Die Revision ist begrundet. Die Einrede der mangelnden Aktivlegitimation soll den Beklagten dagegen schützen, daß derselbe Anspruch gegen ihn noch einmal mit dem Vorbringen geltend gemacht wird, dem ersten Kläger habe die Aktivlegitimation gefehlt. Daher ist diese Einrede dann nicht zuzulassen, wenn der wirklich Berechtigte der Klagsführung zugestimmt hat, weil ihm im Falle neuerlicher Klagserhebung im eigenen Namen die exceptio doli entgegengehalten werden könnte, daß er durch seine Zustimmung zur Klage das ihm zustehende Klagsrecht verloren hat.
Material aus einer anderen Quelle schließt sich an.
==> src/rtl/onehot_decoder_accum_if.sv <==
// Valid/ready bundle for the one-hot decoder/accumulator: index beats in, one-hot results out.
// The master drives beats and result back-pressure; the slave is the decoder.
interface onehot_decoder_accum_if #(
   parameter int IDX_W = 3
);
   localparam int OUT_W = 1 << IDX_W;

   logic             mode;
   logic             in_valid;
   logic             in_ready;
   logic [IDX_W-1:0] in_index;
   logic             in_last;
   logic             out_valid;
   logic             out_ready;
   logic [OUT_W-1:0] out_onehot;
   logic [IDX_W:0]   out_count;
   logic             out_dup;

   modport master (
      output mode, in_valid, in_index, in_last, out_ready,
      input  in_ready, out_valid, out_onehot, out_count, out_dup
   );

   modport slave (
      input  mode, in_valid, in_index, in_last, out_ready,
      output in_ready, out_valid, out_onehot, out_count, out_dup
   );
endinterface

==> src/rtl/onehot_decoder_accum.sv <==
// Binary-index to one-hot decoder; in accumulate mode ORs a frame of indices into one request
// mask with popcount and duplicate detection. Results are registered behind valid/ready.
module onehot_decoder_accum #(
   parameter int IDX_W = 3
) (
   input logic                    clk,
   input logic                    rst_n,
   onehot_decoder_accum_if.slave  bus
);
   localparam int OUT_W = 1 << IDX_W;

   typedef enum logic {
      IDLE  = 1'b0,
      ACCUM = 1'b1
   } state_t;

   state_t           state_reg, state_next;
   logic [OUT_W-1:0] acc_reg, acc_next;
   logic             dup_reg, dup_next;
   logic             mode_reg, mode_next;
   logic             out_valid_reg, out_valid_next;
   logic [OUT_W-1:0] out_onehot_reg, out_onehot_next;
   logic [IDX_W:0]   out_count_reg, out_count_next;
   logic             out_dup_reg, out_dup_next;

   logic [OUT_W-1:0] dec;
   logic [OUT_W-1:0] base_acc;
   logic [OUT_W-1:0] new_acc;
   logic             base_dup;
   logic             new_dup;
   logic             mode_eff;
   logic             close_frame;
   logic             ready;
   logic             accept;

   function automatic logic [IDX_W:0] popcount(input logic [OUT_W-1:0] v);
      logic [IDX_W:0] c;
      c = '0;
      for (int i = 0; i < OUT_W; i++) begin
         c = c + (IDX_W+1)'(v[i]);
      end
      return c;
   endfunction

   for (genvar gi = 0; gi < OUT_W; gi++) begin : g_dec
      assign dec[gi] = (bus.in_index == IDX_W'(gi));
   end

   assign ready  = !out_valid_reg || bus.out_ready;
   assign accept = bus.in_valid && ready;

   // A beat in IDLE starts from an empty mask, so single-mode words and one-beat frames
   // fall out of the same OR/dup path as the last beat of a longer frame.
   assign mode_eff    = (state_reg == IDLE) ? bus.mode : mode_reg;
   assign base_acc    = (state_reg == ACCUM) ? acc_reg : '0;
   assign base_dup    = (state_reg == ACCUM) && dup_reg;
   assign new_acc     = base_acc | dec;
   assign new_dup     = base_dup || (|(base_acc & dec));
   assign close_frame = !mode_eff || bus.in_last;

   always_comb begin
      state_next      = state_reg;
      acc_next        = acc_reg;
      dup_next        = dup_reg;
      mode_next       = mode_reg;
      out_valid_next  = out_valid_reg && !bus.out_ready;
      out_onehot_next = out_onehot_reg;
      out_count_next  = out_count_reg;
      out_dup_next    = out_dup_reg;

      if (accept) begin
         mode_next = mode_eff;
         if (close_frame) begin
            out_valid_next  = 1'b1;
            out_onehot_next = new_acc;
            out_count_next  = popcount(new_acc);
            out_dup_next    = new_dup;
            acc_next        = '0;
            dup_next        = 1'b0;
            state_next      = IDLE;
         end else begin
            acc_next   = new_acc;
            dup_next   = new_dup;
            state_next = ACCUM;
         end
      end
   end

   always_ff @(posedge clk) begin
      if (!rst_n) begin
         state_reg      <= IDLE;
         acc_reg        <= '0;
         dup_reg        <= 1'b0;
         mode_reg       <= 1'b0;
         out_valid_reg  <= 1'b0;
         out_onehot_reg <= '0;
         out_count_reg  <= '0;
         out_dup_reg    <= 1'b0;
      end else begin
         state_reg      <= state_next;
         acc_reg        <= acc_next;
         dup_reg        <= dup_next;
         mode_reg       <= mode_next;
         out_valid_reg  <= out_valid_next;
         out_onehot_reg <= out_onehot_next;
         out_count_reg  <= out_count_next;
         out_dup_reg    <= out_dup_next;
      end
   end

   assign bus.in_ready   = ready;
   assign bus.out_valid  = out_valid_reg;
   assign bus.out_onehot = out_onehot_reg;
   assign bus.out_count  = out_count_reg;
   assign bus.out_dup    = out_dup_reg;
endmodule

==> src/flat_wrapper.sv <==
// flat-port wrapper written by rule: the top's interface ports become plain ports
module onehot_decoder_accum_flat 
#(
   parameter int IDX_W = 3
)
  (clk, rst_n, bus_mode, bus_in_valid, bus_in_index, bus_in_last, bus_out_ready, bus_in_ready, bus_out_valid, bus_out_onehot, bus_out_count, bus_out_dup);
  onehot_decoder_accum_if #(.IDX_W(IDX_W)) bus_i ();
  input logic clk;
  input logic rst_n;
  input wire logic [$bits(bus_i.mode)-1:0] bus_mode;
  input wire logic [$bits(bus_i.in_valid)-1:0] bus_in_valid;
  input wire logic [$bits(bus_i.in_index)-1:0] bus_in_index;
  input wire logic [$bits(bus_i.in_last)-1:0] bus_in_last;
  input wire logic [$bits(bus_i.out_ready)-1:0] bus_out_ready;
  output wire logic [$bits(bus_i.in_ready)-1:0] bus_in_ready;
  output wire logic [$bits(bus_i.out_valid)-1:0] bus_out_valid;
  output wire logic [$bits(bus_i.out_onehot)-1:0] bus_out_onehot;
  output wire logic [$bits(bus_i.out_count)-1:0] bus_out_count;
  output wire logic [$bits(bus_i.out_dup)-1:0] bus_out_dup;
  assign bus_i.mode = bus_mode;
  assign bus_i.in_valid = bus_in_valid;
  assign bus_i.in_index = bus_in_index;
  assign bus_i.in_last = bus_in_last;
  assign bus_i.out_ready = bus_out_ready;
  assign bus_in_ready = bus_i.in_ready;
  assign bus_out_valid = bus_i.out_valid;
  assign bus_out_onehot = bus_i.out_onehot;
  assign bus_out_count = bus_i.out_count;
  assign bus_out_dup = bus_i.out_dup;
  onehot_decoder_accum #(.IDX_W(IDX_W)) u_core (.clk(clk), .rst_n(rst_n), .bus(bus_i));
endmodule
==> config.mk <==
export PLATFORM = sky130hd
export DESIGN_NAME = onehot_decoder_accum_flat
export DESIGN_NICKNAME = d
export VERILOG_FILES = /design/src/rtl/onehot_decoder_accum_if.sv /design/src/rtl/onehot_decoder_accum.sv /design/src/flat_wrapper.sv
export SDC_FILE = /design/constraint.sdc
export NUM_CORES = 1
export LEC_CHECK = 0
export ABC_CLOCK_PERIOD_IN_PS = 4320
export CORE_MARGIN = 1
export CORE_UTILIZATION = 55
export DETAILED_ROUTE_END_ITERATION = 8
export DONT_BUFFER_PORTS = 1
export PLACE_DENSITY = 0.75
export SYNTH_ARGS = -nofsm -noshare
export SYNTH_HDL_FRONTEND = slang
export SYNTH_SLANG_ARGS = --single-unit
==> constraint.sdc <==
create_clock -name clk -period 4.32 [get_ports clk]
set_input_delay 0.864 -clock clk [delete_from_list [all_inputs] [get_ports clk]]
set_output_delay 0.864 -clock clk [all_outputs]
set_load 0.05 [all_outputs]
==> results by group <==
Floorplan
  – Core area: 2210 um2
  – IO Count: 24
  – Die Ht: 50.5 um
  – Die width: around 50 um
  – Row count: 17
  – Die ar.: 2550 um2
  – Initial core utilization: 0.586

Cells and area
  – FF/Latch Area: 500 um2
  – P&R area growth vs syn: -0.0967%
  – Ant diodes: 0
  – Nets: approximately 170
  – Filler instances: 218
  – Multi-input combinational cell area: 694 um2
  – Final Non-Filler Cells: 178
  – Layout cell share with drive strength beyond 1: 0.0533

Setup path
  – CP top delay family: adder cells
  – Biggest cell delay along the critical path: about 510 ps
  – Slowest CP cell: fa_1
  – Worst Setup Start Kind: input port
  – Crit-path cells: or2_1, o21ai_0, ha_1, fa_1, inv_1, fa_1, inv_1, fa_1, inv_1, fa_1, a211oi_2
  – CP Max Fanout: 6
  – Most used cell, CP: fa_1
  – Buf/Inv on CP: 3
  – Crit path DAT: 3980 ps
  – Req. time, crit path: 4550 ps
  – Critical path type: in2reg
  – CP endpoint kind: register

Timing
  – Final period util: 0.867
  – Rel. slew slack: 0.175
  – Final setup vio count: 0
  – Max Freq: 267 MHz
  – Max-slew violations: 0
  – Fin Setup TNS: 0 ps
  – RSZ-0062 raised after global routing: no
  – Post-layout min period: 3750 ps
  – Worst-Margin Slew: 1230 ps
  – Clock skew after layout: 5.70 ps
  – Final hold viol count: 0

Clock tree
  – CTS sink cnt: 25
  – TritonCTS clock tree: done
  – Worst-Skew Late Latency: 320 ps
  – Hold buffers post-CTS: 0
  – # Post-CTS Setup Buffers: 0
  – # resized after CTS: 0
  – CTS root buf: clkbuf_4
  – TritonCTS Buffers: 3
  – Clk slew on worst S/H paths: 140 ps
  – H-tree depth: 1
  – Bufs on Longest Clock Path: 2

Route
  – WL/cell: 15.5 um
  – Post-route ant nets: 0
  – Drt pass-1 iters: 4
  – Vias/cell: 6.02
  – DR iter-0 viols: 17
  – Final wirelength: 2.76 mm
  – DRC: 0
  – Via count: around 1100

Synthesis
  – Seq/Total Area, Yosys: 0.386
  – Avg Inst Size Synth: 8.31 um2
  – Warnings, synthesis: 0
  – Synthesized Nets: 172
  – Seq cells post-synth: 25
  – Cell Area, Synth: 1300 um2
  – Count of different cell masters after synthesis: 31
  – Mapped Cells: 156

Global route
  – Initial antenna violation count: 0
  – First-pass GRT wire length: 4.53 mm
  – Gr ovfl total: 0
  – Total GRT Usage: 0.241
  – Largest net degree at the start of global routing: 26
  – Vias in the first global route: 973

Pwr
  – Worst vdd rail ir drop: 0.000212 V
  – LEAKAGE: 0.471 nW
  – Cell area power density: 344 nW/um2

Place
  – Quantity of I/O buffers inserted on ports: 0
  – Placed instance count: 174
  – Final HPWL from detailed placement: 1.97 mm
  – Placer congestion estimate: 0.928

Hold path
  – Hold WC Path Type: reg2reg

Flow run
  – Number of max-cap violations: 0

Status
  – Status: complete, no violations
layer usage:
layer,wire length (um),vias to the layer above,GRT usage
met3,165,4,0.0515
met2,1340,31,0.393
met1,1220,516,0.308
met4,34,0,0.0972
met5,0,-,0
li1,-,521,-
cells in the mapped netlist, drive strengths merged:
master / number / area [um2]
nand4: 1 / 6.26
a32oi: 1 / 8.76
o221ai: 2 / 17.5
dfxtp: 25 / 500
or2: 1 / 6.26
o32ai: 1 / 8.76
a211oi: 3 / 37.5
o2bb2a: 1 / 10.0
o211a: 1 / 10.0
nand3b: 2 / 15.0
nor2b: 1 / 8.76
nand4b: 1 / 8.76
buf: 7 / 52.5
nor2: 15 / 56.3
inv: 9 / 33.8
nand2b: 3 / 18.8
a21oi: 13 / 65.1
clkbuf: 3 / 11.3
a21o: 1 / 7.51
nand2: 20 / 75.1
clkinv: 1 / 3.75
nor3: 13 / 65.1
mux2i: 5 / 50.1
nand3: 7 / 35.0
xnor2: 1 / 8.76
ha: 3 / 37.5
o211ai: 1 / 7.51
o21ai: 10 / 50.1
fa: 4 / 80.1
layout by cell type, fill, tap and decap left out, types with 2 or more instances in the layout:
cell / synthesis / routed
nand2b_1: 3 / 3
nor3_1: 13 / 13
a211oi_2: 3 / 3
nor2_1: 15 / 15
dfxtp_1: 25 / 25
nand3_1: 7 / 7
mux2i_1: 5 / 5
clkbuf_4: 0 / 3
nand3b_1: 2 / 2
o221ai_1: 2 / 2
ha_1: 3 / 3
inv_1: 9 / 9
nand2_1: 20 / 20
o21ai_0: 10 / 10
a21oi_1: 13 / 13
fa_1: 4 / 4
cell type report:
class	instances	area share
clock buffers	3	0.0174
clock inverters	1	0.00386
well taps	28	0.0271
inverters	10	0.0290
multi-input cells	111	0.536
flip-flops and latches	25	0.386
worst register-to-register path, cell delays in order, from the launching register on:
cell	delay [ps]
dfxtp_1	620
nand2_1	100
o21ai_0	170
ha_1	310
fa_1	510
inv_1	60
fa_1	490
inv_1	50
fa_1	400
inv_1	80
fa_1	430
a211oi_2	200
cell families (layout without fill, tap and decap cells):
logic type | Yosys count | after routing | share of synthesized area
AND/OR/NAND/NOR | 64 | 64 | 0.228
AO/OA/AOI/OAI | 34 | 34 | 0.172
flip-flops | 25 | 25 | 0.386
buffers and inverters | 20 | 14 | 0.0782
adder cells (fa/ha/maj) | 7 | 7 | 0.0907
multiplexers | 5 | 5 | 0.0386
XOR/XNOR | 1 | 1 | 0.00676
report_power, final:
part | switching [mW] | leakage, nW | internal [mW] | total [mW]
logic | 0.0424 | 0.249 | 0.0212 | 0.0635
registers | 0.0375 | 0.204 | 0.241 | 0.278
clock network | 0.0689 | 0.0177 | 0.0346 | 0.104
total | 0.149 | 0.471 | 0.297 | 0.445
final timing paths:
check	cells after the start	to	start	slack, ps
max	11	u_core.bus.out_count[1]$_SDFFE_PN0P_	bus_in_index[0]	570
min	2	u_core.acc_reg[7]$_SDFFE_PN0P_	u_core.acc_reg[7]$_SDFFE_PN0P_	490
max reg2reg	11	u_core.bus.out_count[1]$_SDFFE_PN0P_	u_core.state_reg$_SDFFE_PN0P_	820
min reg2reg	2	u_core.acc_reg[7]$_SDFFE_PN0P_	u_core.acc_reg[7]$_SDFFE_PN0P_	490
per-stage QoR:
| stage | hold slack, ps | utilization | total power, mW | area (um2) | worst slack [ps] |
|---|---|---|---|---|---|
| floorplan | 440 | - | 0.339 | 1300 | 475 |
| detailed placement | 466 | 0.573 | 0.347 | 1270 | 232 |
| global placement | 458 | 0.573 | 0.343 | 1270 | 361 |
| global route | 510 | 0.585 | 0.469 | 1290 | 396 |
| CTS | 486 | 0.585 | 0.449 | 1290 | 583 |
| finish | 486 | 0.585 | 0.445 | 1290 | 574 |
(Power assumes the default switching activity.)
Nun hat die Gattin des Klägers im vorliegenden Prozeß vor dem Erstrichter dem Klagsanwalt Vorwürfe gemacht, daß er die Klage nicht auch in ihrem Namen eingebracht habe und damit deutlich zu erkennen gegeben, daß sie auf die Frage, ob der Ring ihr oder ihrem Mann gehört habe, keinen Wert lege, sondern die Sache praktisch so erledigt wissen will, daß formaljuristische Rechtsfragen dieser Art vermieden werden. Damit hat sie deutlich zum Ausdruck gebracht, daß sie der Prozeßführung durch ihren Mann zustimme.

Sollte - was die Unterinstanzen nicht festgestellt haben - tatsächlich Frau P. Alleinerbin ihres Mannes sein, so war erst recht auf die Einwendung der mangelnden Aktivlegitimation kein Bedacht zu nehmen, weil in diesem Fall, auch wenn die Einantwortung noch nicht erfolgt ist, der Beklagten jedes rechtsschutzfähige Interesse an der Lösung der Frage der Klagslegitimation fehlt, da die Interessen der Beklagten in keiner Weise durch die Tatsache berührt werden, ob Frau P. im eigenen Namen den Schadenersatz begehrt oder als erbserklärte Alleinerbin ihres Mannes. Die Aufrechterhaltung der Einrede der Aktivlegitimation nach Abgabe der Erbserklärung der angeblich Aktivlegitimierten als Alleinerbin ist ein Rechtsmißbrauch, der eine weitere Überprüfung der Legitimation durch die Gerichte ausschließt.